Wishart was born in Haddington, the younger son of John Wishart of Logie-Wishart near Forfar, and grandson of Sir John Wishart of Wishart.

He was educated at the University of Edinburgh graduating MA around 1615 and possibly also studying at St Andrews University and on the Continent. He was appointed minister at Monifieth in August 1624, and then moved to "second charge" in St Andrews in April 1626. Here he befriended James Graham, 1st Marquess of Montrose who was a student in St Andrews at that time. In 1634 St Andrews University awarded him a Doctor of Divinity.
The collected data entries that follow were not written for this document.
From an optimization exercise on the open Yosys and OpenROAD flow, aimed at small area, a short achievable clock period and few clock cycles per item; shortcuts taken in it are not production practice. Only simulation tests tie the RTL to the original design; equivalence was not proved. Power and IR drop assume default switching activity.

**design/flow/design.v**
```verilog
module fxcore_div (
    input  wire        clk,
    input  wire        rst,
    input  wire        start,
    input  wire [47:0] dividend,
    input  wire [31:0] divisor,
    output reg         done,
    output wire [47:0] quotient,
    output wire [31:0] remainder
);
    reg [47:0] quo;
    reg [31:0] rem;
    reg [31:0] dvs;
    reg [5:0]  cnt;
    reg        busy;
    wire [32:0] shifted = {rem, quo[47]};
    wire [32:0] diff    = shifted - {1'b0, dvs};
    wire        fits    = ~diff[32];
    assign quotient  = quo;
    assign remainder = rem;
    always @(posedge clk) begin
        if (rst) begin
            busy <= 1'b0;
            done <= 1'b0;
            cnt  <= 6'd0;
            quo  <= 48'd0;
            rem  <= 32'd0;
            dvs  <= 32'd0;
        end else begin
            done <= 1'b0;
            if (start) begin
                quo  <= dividend;
                rem  <= 32'd0;
                dvs  <= divisor;
                cnt  <= 6'd0;
                busy <= 1'b1;
            end else if (busy) begin
                quo <= {quo[46:0], fits};
                rem <= fits ? diff[31:0] : shifted[31:0];
                cnt <= cnt + 6'd1;
                if (cnt == 6'd47) begin
                    busy <= 1'b0;
                    done <= 1'b1;
                end
            end
        end
    end
endmodule
module fxcore (
    input  wire        clk,
    input  wire        rst,
    input  wire        req,
    input  wire        we,
    input  wire [4:0]  addr,
    input  wire [31:0] wdata,
    output reg  [31:0] rdata,
    output reg         ack
);
    localparam [5:0] OP_FROMINT = 6'h01, OP_FADD   = 6'h02, OP_FSUB   = 6'h03,
                     OP_FMUL    = 6'h04, OP_FDIV   = 6'h05, OP_FROUND = 6'h06,
                     OP_FFLOOR  = 6'h07, OP_FCEIL  = 6'h08, OP_FFRAC  = 6'h09,
                     OP_FCLAMP  = 6'h0A, OP_FLERP  = 6'h0B, OP_FCMP   = 6'h0C,
                     OP_FSQRT   = 6'h0D, OP_ISQRT  = 6'h0E,
                     OP_RINT    = 6'h18, OP_RRANGE = 6'h19, OP_RBOOL  = 6'h1A,
                     OP_RFIX    = 6'h1B,
                     OP_VADD2   = 6'h20, OP_VADD3  = 6'h21, OP_VSUB2  = 6'h22,
                     OP_VSUB3   = 6'h23, OP_VSCALE2 = 6'h24, OP_VSCALE3 = 6'h25,
                     OP_VDIVS2  = 6'h26, OP_VDIVS3 = 6'h27, OP_VNEG2  = 6'h28,
                     OP_VNEG3   = 6'h29, OP_VDOT2  = 6'h2A, OP_VDOT3  = 6'h2B,
                     OP_VCROSS3 = 6'h2C, OP_VEQ2   = 6'h2D, OP_VEQ3   = 6'h2E,
                     OP_VLENSQ2 = 6'h30, OP_VLENSQ3 = 6'h31, OP_VLEN2 = 6'h32,
                     OP_VLEN3   = 6'h33, OP_VNORM2 = 6'h34, OP_VNORM3 = 6'h35,
                     OP_VDIST2  = 6'h36, OP_VDIST3 = 6'h37;
    localparam [4:0] A_CMD = 5'd16, A_STATUS = 5'd17, A_ERRCMD = 5'd18, A_SEED = 5'd19;
    localparam [31:0] RNG_A = 32'd1664525;
    localparam [31:0] RNG_C = 32'd1013904223;
    localparam [3:0] S_IDLE = 4'd0, S_EXEC = 4'd1, S_MUL = 4'd2, S_SQ = 4'd3,
                     S_SQL = 4'd4, S_SQW = 4'd5, S_DIVV = 4'd6, S_DIVW = 4'd7,
                     S_RNDW = 4'd8, S_FIN = 4'd9;
    function [8:0] op_class;
        input [5:0] op;
        begin
            case (op)
                OP_FROMINT, OP_FROUND, OP_FFLOOR, OP_FCEIL, OP_FFRAC,
                OP_FSQRT, OP_ISQRT, OP_RINT:
                    op_class = {1'b1, 2'd1, 2'd1, 2'd0, 2'd0};
                OP_FADD, OP_FSUB, OP_FMUL, OP_FDIV, OP_FCMP, OP_RRANGE:
                    op_class = {1'b1, 2'd1, 2'd1, 2'd1, 2'd0};
                OP_FCLAMP, OP_FLERP:
                    op_class = {1'b1, 2'd1, 2'd1, 2'd1, 2'd1};
                OP_RBOOL, OP_RFIX:
                    op_class = {1'b1, 2'd1, 2'd0, 2'd0, 2'd0};
                OP_VADD2, OP_VSUB2:
                    op_class = {1'b1, 2'd2, 2'd2, 2'd2, 2'd0};
                OP_VADD3, OP_VSUB3, OP_VCROSS3:
                    op_class = {1'b1, 2'd3, 2'd3, 2'd3, 2'd0};
                OP_VSCALE2, OP_VDIVS2:
                    op_class = {1'b1, 2'd2, 2'd2, 2'd1, 2'd0};
                OP_VSCALE3, OP_VDIVS3:
                    op_class = {1'b1, 2'd3, 2'd3, 2'd1, 2'd0};
                OP_VNEG2, OP_VNORM2:
                    op_class = {1'b1, 2'd2, 2'd2, 2'd0, 2'd0};
                OP_VNEG3, OP_VNORM3:
                    op_class = {1'b1, 2'd3, 2'd3, 2'd0, 2'd0};
                OP_VDOT2, OP_VEQ2, OP_VDIST2:
                    op_class = {1'b1, 2'd1, 2'd2, 2'd2, 2'd0};
                OP_VDOT3, OP_VEQ3, OP_VDIST3:
                    op_class = {1'b1, 2'd1, 2'd3, 2'd3, 2'd0};
                OP_VLENSQ2, OP_VLEN2:
                    op_class = {1'b1, 2'd1, 2'd2, 2'd0, 2'd0};
                OP_VLENSQ3, OP_VLEN3:
                    op_class = {1'b1, 2'd1, 2'd3, 2'd0, 2'd0};
                default:
                    op_class = 9'd0;
            endcase
        end
    endfunction
    function grp_ok;
        input [3:0] f;
        input [1:0] k;
        begin
            grp_ok = (k == 2'd0) || ({1'b0, f} + {3'd0, k} - 5'd1 <= 5'd15);
        end
    endfunction
    reg [31:0] R [0:15];
    reg [31:0] seed;
    reg        st_err, st_ovr;
    reg [3:0]  st_cause;
    reg [31:0] errcmd;
    reg [3:0]  state;
    reg [5:0]  op_r;
    reg [3:0]  rd_r;
    reg [1:0]  nres;           
    reg [31:0] A0, A1, A2, B0, B1, B2, C0;
    reg [31:0] res0, res1, res2;
    reg [31:0] acc;
    reg [2:0]  j;
    reg [31:0] dvsr;           
    reg [31:0] sqx;            
    reg [31:0] g;              
    reg [3:0]  it;             
    wire [5:0] c_op  = wdata[31:26];
    wire [3:0] c_rd  = wdata[25:22];
    wire [3:0] c_rs1 = wdata[21:18];
    wire [3:0] c_rs2 = wdata[17:14];
    wire [3:0] c_rs3 = wdata[13:10];
    wire [8:0] c_cls = op_class(c_op);
    wire [1:0] k_rd  = c_cls[7:6];
    wire [1:0] k_rs1 = c_cls[5:4];
    wire [1:0] k_rs2 = c_cls[3:2];
    wire [1:0] k_rs3 = c_cls[1:0];
    reg [3:0] c_cause;
    always @* begin
        if (!c_cls[8])
            c_cause = 4'd1;
        else if (wdata[9:0] != 10'd0)
            c_cause = 4'd2;
        else if ((k_rs1 == 2'd0 && c_rs1 != 4'd0) || (k_rs2 == 2'd0 && c_rs2 != 4'd0) ||
                 (k_rs3 == 2'd0 && c_rs3 != 4'd0))
            c_cause = 4'd3;
        else if (!grp_ok(c_rd, k_rd) || !grp_ok(c_rs1, k_rs1) || !grp_ok(c_rs2, k_rs2))
            c_cause = 4'd4;
        else
            c_cause = 4'd0;
    end
    wire [31:0] seed_nx = seed * RNG_A + RNG_C;
    wire [15:0] rnd_h   = seed_nx[31:16];
    wire [32:0] round_sum = {A0[31], A0} + 33'd32768;
    wire [32:0] round_sh  = $signed(round_sum) >>> 16;
    wire [31:0] floor_v   = $signed(A0) >>> 16;
    wire [31:0] ceil_v    = floor_v + {31'd0, (A0[15:0] != 16'd0)};
    wire [31:0] clamp_v   = ($signed(A0) < $signed(B0)) ? B0 :
                            ($signed(A0) > $signed(C0)) ? C0 : A0;
    wire [31:0] cmp_v     = ($signed(A0) < $signed(B0)) ? 32'hFFFFFFFF :
                            (A0 == B0) ? 32'd0 : 32'd1;
    wire [32:0] span      = {B0[31], B0} - {A0[31], A0};
    reg  [31:0] mx, my;
    reg  [2:0]  mul_steps;
    always @* begin
        mx = A0;
        my = B0;
        case (op_r)
            OP_FMUL:    begin mx = A0;      my = B0; end
            OP_FLERP:   begin mx = B0 - A0; my = C0; end
            OP_VSCALE2, OP_VSCALE3: begin
                mx = (j == 3'd0) ? A0 : (j == 3'd1) ? A1 : A2;
                my = B0;
            end
            OP_VDOT2, OP_VDOT3: begin
                mx = (j == 3'd0) ? A0 : (j == 3'd1) ? A1 : A2;
                my = (j == 3'd0) ? B0 : (j == 3'd1) ? B1 : B2;
            end
            OP_VCROSS3: begin
                case (j)
                    3'd0:    begin mx = A1; my = B2; end
                    3'd1:    begin mx = A2; my = B1; end
                    3'd2:    begin mx = A2; my = B0; end
                    3'd3:    begin mx = A0; my = B2; end
                    3'd4:    begin mx = A0; my = B1; end
                    default: begin mx = A1; my = B0; end
                endcase
            end
            default: begin   
                mx = (j == 3'd0) ? A0 : (j == 3'd1) ? A1 : A2;
                my = mx;
            end
        endcase
        case (op_r)
            OP_FMUL, OP_FLERP:                                   mul_steps = 3'd1;
            OP_VSCALE2, OP_VDOT2, OP_VLENSQ2, OP_VLEN2,
            OP_VNORM2, OP_VDIST2:                                mul_steps = 3'd2;
            OP_VCROSS3:                                          mul_steps = 3'd6;
            default:                                             mul_steps = 3'd3;
        endcase
    end
    wire [63:0] prod  = $signed(mx) * $signed(my);
    wire [31:0] mulf  = prod[47:16];
    wire [31:0] msum  = acc + mulf;
    wire [31:0] Aj     = (j == 3'd0) ? A0 : (j == 3'd1) ? A1 : A2;
    wire [31:0] Aj_mag = Aj[31] ? -Aj : Aj;
    wire [31:0] dv_mag = dvsr[31] ? -dvsr : dvsr;
    wire        is_isqrt = (op_r == OP_ISQRT);
    reg         div_start;
    reg  [47:0] div_dvd;
    reg  [31:0] div_dvs;
    wire        div_done;
    wire [47:0] div_q;
    wire [31:0] div_r;
    always @* begin
        div_start = 1'b0;
        div_dvd   = {Aj_mag, 16'd0};
        div_dvs   = dv_mag;
        case (state)
            S_EXEC: begin
                div_dvd = {32'd0, rnd_h};
                if (op_r == OP_RINT) begin
                    div_start = ~A0[31] && (A0 != 32'd0);
                    div_dvs   = A0;
                end else if (op_r == OP_RRANGE) begin
                    div_start = ~span[32] && (span != 33'd0);
                    div_dvs   = span[31:0];
                end
            end
            S_SQL: begin
                div_start = (it != 4'd8) && (g != 32'd0);
                div_dvd   = is_isqrt ? {16'd0, sqx} : {sqx, 16'd0};
                div_dvs   = g;
            end
            S_DIVV: begin
                div_start = 1'b1;
            end
            default: ;
        endcase
    end
    fxcore_div u_div (
        .clk(clk), .rst(rst),
        .start(div_start), .dividend(div_dvd), .divisor(div_dvs),
        .done(div_done), .quotient(div_q), .remainder(div_r)
    );
    wire [47:0] q_signed = (Aj[31] ^ dvsr[31]) ? -div_q : div_q;
    wire [32:0] newton   = {g[31], g} + {div_q[31], div_q[31:0]};
    wire [32:0] newton_h = $signed(newton) >>> 1;
    reg [31:0] rd_val;
    always @* begin
        if (!addr[4])
            rd_val = R[addr[3:0]];
        else case (addr)
            A_STATUS: rd_val = {24'd0, st_cause, 2'b00, st_ovr, st_err};
            A_ERRCMD: rd_val = errcmd;
            A_SEED:   rd_val = seed;
            default:  rd_val = 32'd0;
        endcase
    end
    integer i;
    always @(posedge clk) begin
        if (rst) begin
            for (i = 0; i < 16; i = i + 1) R[i] <= 32'd0;
            seed     <= 32'd0;
            st_err   <= 1'b0;
            st_ovr   <= 1'b0;
            st_cause <= 4'd0;
            errcmd   <= 32'd0;
            state    <= S_IDLE;
            ack      <= 1'b0;
            rdata    <= 32'd0;
            op_r     <= 6'd0;
            rd_r     <= 4'd0;
            nres     <= 2'd0;
            A0 <= 32'd0; A1 <= 32'd0; A2 <= 32'd0;
            B0 <= 32'd0; B1 <= 32'd0; B2 <= 32'd0; C0 <= 32'd0;
            res0 <= 32'd0; res1 <= 32'd0; res2 <= 32'd0;
            acc  <= 32'd0;
            j    <= 3'd0;
            dvsr <= 32'd0;
            sqx  <= 32'd0;
            g    <= 32'd0;
            it   <= 4'd0;
        end else begin
            ack <= 1'b0;
            case (state)
                S_IDLE: begin
                    if (req && !ack) begin
                        if (we && addr == A_CMD) begin
                            if (c_cause != 4'd0) begin
                                if (!st_err) begin
                                    st_err   <= 1'b1;
                                    st_cause <= c_cause;
                                    errcmd   <= wdata;
                                end else begin
                                    st_ovr <= 1'b1;
                                end
                                ack <= 1'b1;
                            end else begin
                                op_r  <= c_op;
                                rd_r  <= c_rd;
                                nres  <= k_rd;
                                A0    <= R[c_rs1];
                                A1    <= R[c_rs1 + 4'd1];
                                A2    <= R[c_rs1 + 4'd2];
                                B0    <= R[c_rs2];
                                B1    <= R[c_rs2 + 4'd1];
                                B2    <= R[c_rs2 + 4'd2];
                                C0    <= R[c_rs3];
                                state <= S_EXEC;
                            end
                        end else begin
                            ack <= 1'b1;
                            if (!we) begin
                                rdata <= rd_val;
                            end else if (!addr[4]) begin
                                R[addr[3:0]] <= wdata;
                            end else if (addr == A_STATUS) begin
                                if (wdata[0]) begin
                                    st_err   <= 1'b0;
                                    st_ovr   <= 1'b0;
                                    st_cause <= 4'd0;
                                    errcmd   <= 32'd0;
                                end
                            end else if (addr == A_SEED) begin
                                seed <= wdata;
                            end
                        end
                    end
                end
                S_EXEC: begin
                    j   <= 3'd0;
                    acc <= 32'd0;
                    state <= S_FIN;
                    case (op_r)
                        OP_FROMINT: res0 <= {A0[15:0], 16'd0};
                        OP_FADD:    res0 <= A0 + B0;
                        OP_FSUB:    res0 <= A0 - B0;
                        OP_FROUND:  res0 <= round_sh[31:0];
                        OP_FFLOOR:  res0 <= floor_v;
                        OP_FCEIL:   res0 <= ceil_v;
                        OP_FFRAC:   res0 <= {16'd0, A0[15:0]};
                        OP_FCLAMP:  res0 <= clamp_v;
                        OP_FCMP:    res0 <= cmp_v;
                        OP_RBOOL:   res0 <= {31'd0, rnd_h[0]};
                        OP_RFIX:    res0 <= {16'd0, rnd_h};
                        OP_VADD2, OP_VADD3: begin
                            res0 <= A0 + B0; res1 <= A1 + B1; res2 <= A2 + B2;
                        end
                        OP_VSUB2, OP_VSUB3: begin
                            res0 <= A0 - B0; res1 <= A1 - B1; res2 <= A2 - B2;
                        end
                        OP_VNEG2, OP_VNEG3: begin
                            res0 <= 32'd0 - A0; res1 <= 32'd0 - A1; res2 <= 32'd0 - A2;
                        end
                        OP_VEQ2:    res0 <= {31'd0, (A0 == B0) && (A1 == B1)};
                        OP_VEQ3:    res0 <= {31'd0, (A0 == B0) && (A1 == B1) && (A2 == B2)};
                        OP_FMUL, OP_FLERP, OP_VSCALE2, OP_VSCALE3, OP_VDOT2, OP_VDOT3,
                        OP_VCROSS3, OP_VLENSQ2, OP_VLENSQ3, OP_VLEN2, OP_VLEN3,
                        OP_VNORM2, OP_VNORM3:
                            state <= S_MUL;
                        OP_VDIST2, OP_VDIST3: begin
                            A0 <= A0 - B0; A1 <= A1 - B1; A2 <= A2 - B2;
                            state <= S_MUL;
                        end
                        OP_FDIV: begin
                            dvsr <= B0;
                            if (B0 == 32'd0) res0 <= 32'd0;
                            else             state <= S_DIVV;
                        end
                        OP_VDIVS2, OP_VDIVS3: begin
                            dvsr <= B0;
                            if (B0 == 32'd0) begin
                                res0 <= A0; res1 <= A1; res2 <= A2;
                            end else begin
                                state <= S_DIVV;
                            end
                        end
                        OP_FSQRT, OP_ISQRT: begin
                            sqx   <= A0;
                            state <= S_SQ;
                        end
                        OP_RINT: begin
                            if (div_start) state <= S_RNDW;
                            else           res0 <= 32'd0;
                        end
                        OP_RRANGE: begin
                            if (div_start) state <= S_RNDW;
                            else           res0 <= A0;
                        end
                        default: ;
                    endcase
                end
                S_MUL: begin
                    j <= j + 3'd1;
                    case (op_r)
                        OP_FMUL:  res0 <= mulf;
                        OP_FLERP: res0 <= A0 + mulf;
                        OP_VSCALE2, OP_VSCALE3: begin
                            if (j == 3'd0) res0 <= mulf;
                            if (j == 3'd1) res1 <= mulf;
                            if (j == 3'd2) res2 <= mulf;
                        end
                        OP_VCROSS3: begin
                            if (!j[0]) acc <= mulf;
                            if (j == 3'd1) res0 <= acc - mulf;
                            if (j == 3'd3) res1 <= acc - mulf;
                            if (j == 3'd5) res2 <= acc - mulf;
                        end
                        default: begin
                            acc  <= msum;
                            res0 <= msum;
                        end
                    endcase
                    if (j == mul_steps - 3'd1) begin
                        state <= S_FIN;
                        case (op_r)
                            OP_VLEN2, OP_VLEN3, OP_VNORM2, OP_VNORM3,
                            OP_VDIST2, OP_VDIST3: begin
                                sqx   <= msum;
                                state <= S_SQ;
                            end
                            default: ;
                        endcase
                    end
                end
                S_SQ: begin
                    it <= 4'd0;
                    if ($signed(sqx) <= 0) begin
                        g  <= 32'd0;
                        it <= 4'd8;
                    end else if (is_isqrt || sqx[31:16] != 16'd0) begin
                        g <= {1'b0, sqx[31:1]};
                    end else begin
                        g <= sqx;
                    end
                    state <= S_SQL;
                end
                S_SQL: begin
                    if (it == 4'd8) begin
                        res0  <= g;
                        state <= S_FIN;
                        if (op_r == OP_VNORM2 || op_r == OP_VNORM3) begin
                            j    <= 3'd0;
                            dvsr <= g;
                            if (g == 32'd0) begin
                                res0 <= A0; res1 <= A1; res2 <= A2;
                            end else begin
                                state <= S_DIVV;
                            end
                        end
                    end else if (g == 32'd0) begin
                        it <= it + 4'd1;
                    end else begin
                        state <= S_SQW;
                    end
                end
                S_SQW: begin
                    if (div_done) begin
                        g     <= newton_h[31:0];
                        it    <= it + 4'd1;
                        state <= S_SQL;
                    end
                end
                S_DIVV: begin
                    state <= S_DIVW;
                end
                S_DIVW: begin
                    if (div_done) begin
                        if (j == 3'd0) res0 <= q_signed[31:0];
                        if (j == 3'd1) res1 <= q_signed[31:0];
                        if (j == 3'd2) res2 <= q_signed[31:0];
                        j <= j + 3'd1;
                        if ({1'b0, j} == {1'b0, nres} - 3'd1) state <= S_FIN;
                        else                                   state <= S_DIVV;
                    end
                end
                S_RNDW: begin
                    if (div_done) begin
                        res0  <= (op_r == OP_RRANGE) ? A0 + div_r : div_r;
                        state <= S_FIN;
                    end
                end
                S_FIN: begin
                    R[rd_r] <= res0;
                    if (nres >= 2'd2) R[rd_r + 4'd1] <= res1;
                    if (nres == 2'd3) R[rd_r + 4'd2] <= res2;
                    if (op_r == OP_RINT || op_r == OP_RRANGE ||
                        op_r == OP_RBOOL || op_r == OP_RFIX)
                        seed <= seed_nx;
                    ack   <= 1'b1;
                    state <= S_IDLE;
                end
                default: state <= S_IDLE;
            endcase
        end
    end
endmodule
```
He was briefly minister of North Leith Parish Church, being appointed in 1638, but was deposed for his refusal to sign the Covenant.

A strong supporter of episcopacy, he fled to England in 1639, and in Scotland, he was officially deposed for abandoning his duties and "immorality". In England he received various preferments from Charles I. He lived in Newcastle-upon-Tyne where he became a lecturer at All Saints Church. He played a key part in the defence of Newcastle upon Tyne in October 1644 during the Siege of Newcastle during the English civil war, when the town held out for seven months against the Parliamentary forces, and he was one of the "diehards" who took refuge in the Castle when the town fell. The garrison surrendered after a few days on a promise of mercy, which was kept. Whilst most of the garrison were allowed to depart, Wishart was imprisoned in the "Thieves Hole" at Edinburgh Tolbooth for his exploits with the James Graham, Marquess of Montrose, whose devoted champion and personal friend he was, and of whom he wrote a laudatory biography, published in the Netherlands in 1647. The book was so hostile to Montrose's opponents that the Royalists made half-hearted efforts to suppress it as being too inflammatory. He was freed after the Battle of Kilsyth. He played no part in Montrose's final campaign. In 1650 Montrose was executed with a copy of Wishart's biography tied around his neck.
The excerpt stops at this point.